◆ **TASK BRIEF**
Filter the records for "cycle" and keep each line that has it.

◆ **DATA FOR THE TASK**
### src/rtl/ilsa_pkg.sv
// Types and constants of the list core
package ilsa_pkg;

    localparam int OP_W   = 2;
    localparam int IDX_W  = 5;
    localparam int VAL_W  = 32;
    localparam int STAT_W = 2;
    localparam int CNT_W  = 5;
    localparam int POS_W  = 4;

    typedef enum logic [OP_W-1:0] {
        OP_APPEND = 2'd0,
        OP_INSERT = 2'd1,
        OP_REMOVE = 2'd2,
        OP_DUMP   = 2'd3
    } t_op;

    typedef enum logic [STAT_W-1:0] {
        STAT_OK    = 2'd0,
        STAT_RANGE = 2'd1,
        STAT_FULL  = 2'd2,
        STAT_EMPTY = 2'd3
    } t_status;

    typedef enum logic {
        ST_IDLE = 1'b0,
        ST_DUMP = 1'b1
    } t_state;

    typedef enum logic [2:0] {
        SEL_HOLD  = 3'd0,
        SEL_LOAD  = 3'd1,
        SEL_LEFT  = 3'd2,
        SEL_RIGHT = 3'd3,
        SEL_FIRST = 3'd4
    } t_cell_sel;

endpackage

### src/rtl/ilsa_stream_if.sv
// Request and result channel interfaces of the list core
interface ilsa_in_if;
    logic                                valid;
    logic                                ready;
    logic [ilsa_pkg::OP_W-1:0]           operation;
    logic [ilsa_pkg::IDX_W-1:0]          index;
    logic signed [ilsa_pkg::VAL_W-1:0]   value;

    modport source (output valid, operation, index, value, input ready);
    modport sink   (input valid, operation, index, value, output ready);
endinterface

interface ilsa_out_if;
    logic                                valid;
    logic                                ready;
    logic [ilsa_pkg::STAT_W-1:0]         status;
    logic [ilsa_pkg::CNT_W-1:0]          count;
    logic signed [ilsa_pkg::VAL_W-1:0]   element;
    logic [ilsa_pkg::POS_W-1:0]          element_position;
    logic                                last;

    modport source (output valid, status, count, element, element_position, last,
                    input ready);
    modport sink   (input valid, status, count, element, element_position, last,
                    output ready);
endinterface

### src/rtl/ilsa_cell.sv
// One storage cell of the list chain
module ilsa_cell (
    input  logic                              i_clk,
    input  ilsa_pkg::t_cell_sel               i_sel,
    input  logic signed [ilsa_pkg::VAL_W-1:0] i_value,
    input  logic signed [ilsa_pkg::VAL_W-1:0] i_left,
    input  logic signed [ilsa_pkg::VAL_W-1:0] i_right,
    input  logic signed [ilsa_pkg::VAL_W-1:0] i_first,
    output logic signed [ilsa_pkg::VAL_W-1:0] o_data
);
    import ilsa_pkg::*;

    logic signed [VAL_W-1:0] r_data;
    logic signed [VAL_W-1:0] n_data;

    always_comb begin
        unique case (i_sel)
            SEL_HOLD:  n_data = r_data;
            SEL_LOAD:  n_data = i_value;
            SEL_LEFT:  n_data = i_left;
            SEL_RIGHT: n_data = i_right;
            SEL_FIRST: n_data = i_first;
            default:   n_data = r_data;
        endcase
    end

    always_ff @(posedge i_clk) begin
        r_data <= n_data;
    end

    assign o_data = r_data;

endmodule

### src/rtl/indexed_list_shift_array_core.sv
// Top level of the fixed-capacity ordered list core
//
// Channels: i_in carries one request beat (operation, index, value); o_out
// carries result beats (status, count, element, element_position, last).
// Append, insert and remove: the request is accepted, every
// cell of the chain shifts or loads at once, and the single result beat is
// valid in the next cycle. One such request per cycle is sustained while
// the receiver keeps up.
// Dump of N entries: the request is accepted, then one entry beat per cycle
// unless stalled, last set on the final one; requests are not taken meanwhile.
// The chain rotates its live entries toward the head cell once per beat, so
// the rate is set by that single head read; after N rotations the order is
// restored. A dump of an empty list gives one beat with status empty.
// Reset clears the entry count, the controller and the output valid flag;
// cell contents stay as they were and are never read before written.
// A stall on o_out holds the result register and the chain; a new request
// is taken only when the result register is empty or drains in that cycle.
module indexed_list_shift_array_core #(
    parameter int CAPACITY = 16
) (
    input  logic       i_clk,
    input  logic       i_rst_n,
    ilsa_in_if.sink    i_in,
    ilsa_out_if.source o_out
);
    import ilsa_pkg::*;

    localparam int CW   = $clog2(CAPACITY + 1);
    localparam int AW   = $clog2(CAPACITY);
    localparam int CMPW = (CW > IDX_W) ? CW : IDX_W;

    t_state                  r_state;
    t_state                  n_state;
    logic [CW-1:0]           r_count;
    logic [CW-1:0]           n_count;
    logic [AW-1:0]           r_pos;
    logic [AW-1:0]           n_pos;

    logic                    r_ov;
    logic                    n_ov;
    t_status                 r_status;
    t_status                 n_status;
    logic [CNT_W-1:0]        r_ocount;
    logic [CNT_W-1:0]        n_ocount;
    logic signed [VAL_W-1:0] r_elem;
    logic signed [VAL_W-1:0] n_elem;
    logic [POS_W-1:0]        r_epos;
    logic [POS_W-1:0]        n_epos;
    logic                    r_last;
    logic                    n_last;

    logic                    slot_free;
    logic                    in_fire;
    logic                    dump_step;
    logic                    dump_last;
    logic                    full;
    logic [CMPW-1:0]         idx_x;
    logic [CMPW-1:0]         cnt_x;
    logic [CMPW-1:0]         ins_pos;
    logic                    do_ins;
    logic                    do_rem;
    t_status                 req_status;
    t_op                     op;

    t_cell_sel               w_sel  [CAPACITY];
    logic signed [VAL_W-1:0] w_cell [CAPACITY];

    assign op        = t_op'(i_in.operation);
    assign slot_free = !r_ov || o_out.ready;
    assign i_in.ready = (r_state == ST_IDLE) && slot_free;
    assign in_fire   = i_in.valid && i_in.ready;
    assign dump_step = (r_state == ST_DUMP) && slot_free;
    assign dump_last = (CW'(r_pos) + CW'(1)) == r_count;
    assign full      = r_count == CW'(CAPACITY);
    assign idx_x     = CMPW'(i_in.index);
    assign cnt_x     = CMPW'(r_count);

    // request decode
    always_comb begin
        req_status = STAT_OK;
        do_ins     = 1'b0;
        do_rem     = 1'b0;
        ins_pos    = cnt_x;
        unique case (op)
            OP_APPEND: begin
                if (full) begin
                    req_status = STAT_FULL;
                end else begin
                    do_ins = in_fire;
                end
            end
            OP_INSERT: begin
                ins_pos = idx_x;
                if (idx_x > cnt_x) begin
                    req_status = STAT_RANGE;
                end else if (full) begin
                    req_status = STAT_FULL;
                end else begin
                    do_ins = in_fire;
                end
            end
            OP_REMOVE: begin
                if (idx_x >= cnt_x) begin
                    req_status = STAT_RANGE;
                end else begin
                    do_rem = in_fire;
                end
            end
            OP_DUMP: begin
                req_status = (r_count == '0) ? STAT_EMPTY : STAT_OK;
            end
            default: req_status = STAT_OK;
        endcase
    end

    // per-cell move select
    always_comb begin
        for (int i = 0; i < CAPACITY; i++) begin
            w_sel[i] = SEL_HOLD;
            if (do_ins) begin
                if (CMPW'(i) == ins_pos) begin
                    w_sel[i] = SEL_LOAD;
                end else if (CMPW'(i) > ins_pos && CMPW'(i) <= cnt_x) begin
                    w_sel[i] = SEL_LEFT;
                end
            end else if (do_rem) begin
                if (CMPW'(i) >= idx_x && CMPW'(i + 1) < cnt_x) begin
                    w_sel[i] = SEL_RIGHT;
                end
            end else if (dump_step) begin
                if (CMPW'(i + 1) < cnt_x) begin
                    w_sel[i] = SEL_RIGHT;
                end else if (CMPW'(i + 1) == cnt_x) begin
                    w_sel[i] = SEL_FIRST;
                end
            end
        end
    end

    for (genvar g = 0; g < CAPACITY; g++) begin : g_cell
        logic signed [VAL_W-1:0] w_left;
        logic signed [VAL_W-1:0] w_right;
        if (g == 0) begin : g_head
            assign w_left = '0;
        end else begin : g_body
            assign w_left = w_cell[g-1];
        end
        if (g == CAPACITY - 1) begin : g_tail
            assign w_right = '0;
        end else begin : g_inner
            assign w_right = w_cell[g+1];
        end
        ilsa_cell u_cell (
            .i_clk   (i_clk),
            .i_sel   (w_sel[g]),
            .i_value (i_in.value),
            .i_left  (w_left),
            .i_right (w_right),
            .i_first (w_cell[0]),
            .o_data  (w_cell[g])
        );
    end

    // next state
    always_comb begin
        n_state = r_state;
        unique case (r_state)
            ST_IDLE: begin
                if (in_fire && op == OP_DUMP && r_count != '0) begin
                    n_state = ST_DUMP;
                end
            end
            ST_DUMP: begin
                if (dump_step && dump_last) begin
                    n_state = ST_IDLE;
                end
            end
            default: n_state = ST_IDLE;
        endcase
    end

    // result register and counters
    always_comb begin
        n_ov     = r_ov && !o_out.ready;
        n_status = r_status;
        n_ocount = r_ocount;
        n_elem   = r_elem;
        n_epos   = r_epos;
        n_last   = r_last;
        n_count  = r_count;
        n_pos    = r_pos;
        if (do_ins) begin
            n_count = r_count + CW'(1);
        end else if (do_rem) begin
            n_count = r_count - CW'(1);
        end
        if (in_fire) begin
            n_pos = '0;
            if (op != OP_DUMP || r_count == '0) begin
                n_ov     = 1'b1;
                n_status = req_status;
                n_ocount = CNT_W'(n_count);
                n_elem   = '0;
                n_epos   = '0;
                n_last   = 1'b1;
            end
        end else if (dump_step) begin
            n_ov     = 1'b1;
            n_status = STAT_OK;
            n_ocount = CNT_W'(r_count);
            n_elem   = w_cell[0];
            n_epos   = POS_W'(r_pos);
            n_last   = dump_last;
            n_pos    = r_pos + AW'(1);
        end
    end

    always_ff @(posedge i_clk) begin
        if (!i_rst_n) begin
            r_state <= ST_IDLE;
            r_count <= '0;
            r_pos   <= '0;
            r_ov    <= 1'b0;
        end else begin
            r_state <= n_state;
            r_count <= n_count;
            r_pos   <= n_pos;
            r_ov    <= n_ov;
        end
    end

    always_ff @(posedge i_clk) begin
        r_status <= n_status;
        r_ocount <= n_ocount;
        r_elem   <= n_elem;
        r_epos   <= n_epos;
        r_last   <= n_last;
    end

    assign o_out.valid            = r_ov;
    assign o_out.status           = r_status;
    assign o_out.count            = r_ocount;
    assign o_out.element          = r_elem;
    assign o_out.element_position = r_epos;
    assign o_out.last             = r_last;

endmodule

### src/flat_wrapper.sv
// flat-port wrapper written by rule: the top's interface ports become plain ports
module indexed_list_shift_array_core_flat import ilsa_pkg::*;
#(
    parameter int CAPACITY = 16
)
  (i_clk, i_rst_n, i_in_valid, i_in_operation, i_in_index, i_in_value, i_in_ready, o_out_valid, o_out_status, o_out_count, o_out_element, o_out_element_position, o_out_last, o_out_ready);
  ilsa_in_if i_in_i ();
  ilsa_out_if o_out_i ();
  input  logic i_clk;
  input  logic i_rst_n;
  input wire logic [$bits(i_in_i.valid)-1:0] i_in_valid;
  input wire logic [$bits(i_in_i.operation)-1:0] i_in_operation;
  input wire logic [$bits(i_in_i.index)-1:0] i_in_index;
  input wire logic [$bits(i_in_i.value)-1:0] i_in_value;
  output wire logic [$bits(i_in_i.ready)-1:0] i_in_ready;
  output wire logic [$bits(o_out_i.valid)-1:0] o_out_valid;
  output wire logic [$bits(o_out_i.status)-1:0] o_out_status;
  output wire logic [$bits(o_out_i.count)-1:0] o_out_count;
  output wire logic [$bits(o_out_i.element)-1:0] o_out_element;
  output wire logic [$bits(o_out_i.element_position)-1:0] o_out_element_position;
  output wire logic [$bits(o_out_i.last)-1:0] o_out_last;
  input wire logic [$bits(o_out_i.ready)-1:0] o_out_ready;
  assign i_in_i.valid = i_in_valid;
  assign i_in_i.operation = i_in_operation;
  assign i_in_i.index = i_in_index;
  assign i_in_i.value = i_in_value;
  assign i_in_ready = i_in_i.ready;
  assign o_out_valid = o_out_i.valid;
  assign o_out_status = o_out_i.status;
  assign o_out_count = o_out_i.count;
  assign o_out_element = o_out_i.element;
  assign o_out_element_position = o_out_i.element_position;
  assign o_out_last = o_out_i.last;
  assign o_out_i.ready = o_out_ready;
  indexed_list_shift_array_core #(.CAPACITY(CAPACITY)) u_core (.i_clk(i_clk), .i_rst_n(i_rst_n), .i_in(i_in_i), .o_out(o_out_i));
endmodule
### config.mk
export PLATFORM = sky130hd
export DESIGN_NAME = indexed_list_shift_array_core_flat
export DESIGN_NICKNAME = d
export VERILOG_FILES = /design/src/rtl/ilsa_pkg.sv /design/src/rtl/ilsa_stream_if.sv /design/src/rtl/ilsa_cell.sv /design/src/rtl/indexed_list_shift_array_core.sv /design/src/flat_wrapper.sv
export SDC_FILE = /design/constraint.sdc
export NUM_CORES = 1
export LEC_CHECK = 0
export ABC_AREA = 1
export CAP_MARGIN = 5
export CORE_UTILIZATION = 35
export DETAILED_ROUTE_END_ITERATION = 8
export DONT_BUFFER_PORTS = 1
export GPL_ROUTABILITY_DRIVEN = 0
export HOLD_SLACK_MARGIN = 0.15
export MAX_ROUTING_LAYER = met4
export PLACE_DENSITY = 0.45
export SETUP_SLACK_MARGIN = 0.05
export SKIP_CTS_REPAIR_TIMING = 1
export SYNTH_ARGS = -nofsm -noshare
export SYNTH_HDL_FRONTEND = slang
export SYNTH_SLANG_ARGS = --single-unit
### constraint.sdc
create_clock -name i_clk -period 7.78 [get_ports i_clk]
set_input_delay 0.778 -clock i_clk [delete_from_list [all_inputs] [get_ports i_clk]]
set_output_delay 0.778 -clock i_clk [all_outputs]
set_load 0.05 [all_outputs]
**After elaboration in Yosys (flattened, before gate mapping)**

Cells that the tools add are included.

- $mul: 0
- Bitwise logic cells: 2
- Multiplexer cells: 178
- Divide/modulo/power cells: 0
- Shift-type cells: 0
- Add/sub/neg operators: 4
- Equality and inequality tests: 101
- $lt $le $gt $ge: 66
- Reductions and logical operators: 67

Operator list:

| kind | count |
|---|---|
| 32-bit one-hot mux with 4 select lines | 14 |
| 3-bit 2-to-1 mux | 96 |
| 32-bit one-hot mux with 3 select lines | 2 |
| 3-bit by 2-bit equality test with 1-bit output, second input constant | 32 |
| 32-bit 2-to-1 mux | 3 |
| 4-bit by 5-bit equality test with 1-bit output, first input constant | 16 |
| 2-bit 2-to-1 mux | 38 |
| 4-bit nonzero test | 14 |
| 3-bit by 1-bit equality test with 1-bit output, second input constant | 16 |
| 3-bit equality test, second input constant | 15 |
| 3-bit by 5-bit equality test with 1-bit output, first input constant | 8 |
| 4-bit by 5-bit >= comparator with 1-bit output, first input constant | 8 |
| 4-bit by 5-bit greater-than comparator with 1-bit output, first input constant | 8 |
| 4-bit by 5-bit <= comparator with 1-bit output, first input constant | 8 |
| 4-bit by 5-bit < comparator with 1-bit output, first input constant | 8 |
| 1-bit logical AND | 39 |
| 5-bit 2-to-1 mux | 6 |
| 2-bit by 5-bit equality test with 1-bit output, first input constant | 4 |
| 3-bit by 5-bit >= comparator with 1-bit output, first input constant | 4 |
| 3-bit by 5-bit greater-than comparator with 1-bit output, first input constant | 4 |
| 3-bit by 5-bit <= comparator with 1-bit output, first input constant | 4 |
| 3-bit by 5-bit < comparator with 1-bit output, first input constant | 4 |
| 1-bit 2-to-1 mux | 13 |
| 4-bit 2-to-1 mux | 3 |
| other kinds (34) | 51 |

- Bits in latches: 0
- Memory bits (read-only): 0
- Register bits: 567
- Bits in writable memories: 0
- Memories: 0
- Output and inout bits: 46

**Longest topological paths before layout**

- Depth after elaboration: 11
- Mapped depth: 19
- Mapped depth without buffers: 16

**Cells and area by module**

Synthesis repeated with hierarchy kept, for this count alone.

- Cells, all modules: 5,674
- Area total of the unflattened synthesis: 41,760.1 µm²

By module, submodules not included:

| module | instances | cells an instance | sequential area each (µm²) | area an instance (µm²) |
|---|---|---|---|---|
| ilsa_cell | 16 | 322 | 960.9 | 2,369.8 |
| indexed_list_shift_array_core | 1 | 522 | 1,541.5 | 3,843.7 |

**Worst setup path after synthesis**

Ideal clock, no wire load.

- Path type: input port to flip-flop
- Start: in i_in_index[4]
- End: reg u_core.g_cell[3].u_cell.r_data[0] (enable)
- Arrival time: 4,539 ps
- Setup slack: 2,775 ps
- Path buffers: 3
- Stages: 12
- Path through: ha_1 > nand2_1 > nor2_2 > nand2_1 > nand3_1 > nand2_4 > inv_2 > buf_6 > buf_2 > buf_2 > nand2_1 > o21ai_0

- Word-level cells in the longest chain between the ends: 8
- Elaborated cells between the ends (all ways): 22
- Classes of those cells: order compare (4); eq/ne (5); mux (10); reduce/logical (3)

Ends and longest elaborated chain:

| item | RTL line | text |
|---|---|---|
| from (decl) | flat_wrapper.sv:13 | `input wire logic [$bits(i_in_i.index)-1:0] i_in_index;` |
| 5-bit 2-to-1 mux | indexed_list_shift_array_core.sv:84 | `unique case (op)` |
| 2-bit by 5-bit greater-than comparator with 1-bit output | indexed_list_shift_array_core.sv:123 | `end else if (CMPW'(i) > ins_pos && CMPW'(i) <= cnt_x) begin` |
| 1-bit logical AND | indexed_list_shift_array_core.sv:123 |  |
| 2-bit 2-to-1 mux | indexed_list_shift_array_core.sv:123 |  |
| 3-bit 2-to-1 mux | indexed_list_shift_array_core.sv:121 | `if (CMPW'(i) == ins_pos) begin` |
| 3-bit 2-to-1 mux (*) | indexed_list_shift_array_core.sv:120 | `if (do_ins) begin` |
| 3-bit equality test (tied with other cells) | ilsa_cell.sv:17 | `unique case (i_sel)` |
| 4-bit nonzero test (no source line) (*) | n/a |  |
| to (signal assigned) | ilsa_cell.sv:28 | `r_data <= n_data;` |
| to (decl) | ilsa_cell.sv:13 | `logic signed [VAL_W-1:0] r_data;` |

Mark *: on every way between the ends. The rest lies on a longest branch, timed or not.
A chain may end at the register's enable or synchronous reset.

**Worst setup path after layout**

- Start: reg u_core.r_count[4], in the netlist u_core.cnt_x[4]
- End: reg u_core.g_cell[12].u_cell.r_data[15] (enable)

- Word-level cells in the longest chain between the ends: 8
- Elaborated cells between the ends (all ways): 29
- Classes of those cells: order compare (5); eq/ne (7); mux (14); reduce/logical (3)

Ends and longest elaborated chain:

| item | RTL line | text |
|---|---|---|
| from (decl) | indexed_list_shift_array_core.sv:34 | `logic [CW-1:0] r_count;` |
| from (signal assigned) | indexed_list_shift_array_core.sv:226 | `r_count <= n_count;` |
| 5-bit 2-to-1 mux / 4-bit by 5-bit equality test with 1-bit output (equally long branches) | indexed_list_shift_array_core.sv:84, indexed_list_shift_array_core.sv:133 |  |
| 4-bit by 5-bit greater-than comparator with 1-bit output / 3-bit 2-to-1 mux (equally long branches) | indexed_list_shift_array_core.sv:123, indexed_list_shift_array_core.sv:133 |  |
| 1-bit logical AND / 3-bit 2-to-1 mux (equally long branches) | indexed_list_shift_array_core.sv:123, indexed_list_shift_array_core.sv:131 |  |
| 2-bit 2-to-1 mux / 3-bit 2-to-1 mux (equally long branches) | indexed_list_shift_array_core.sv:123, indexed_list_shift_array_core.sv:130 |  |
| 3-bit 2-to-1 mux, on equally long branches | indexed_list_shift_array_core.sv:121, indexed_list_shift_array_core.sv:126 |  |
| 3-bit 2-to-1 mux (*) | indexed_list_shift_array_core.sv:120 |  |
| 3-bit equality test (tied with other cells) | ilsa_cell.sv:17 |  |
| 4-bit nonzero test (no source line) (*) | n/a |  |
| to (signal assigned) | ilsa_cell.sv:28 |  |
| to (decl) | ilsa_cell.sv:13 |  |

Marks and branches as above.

◆ **RESPONSE AREA**
// valid in the next cycle. One such request per cycle is sustained while
// Dump of N entries: the request is accepted, then one entry beat per cycle
// is taken only when the result register is empty or drains in that cycle.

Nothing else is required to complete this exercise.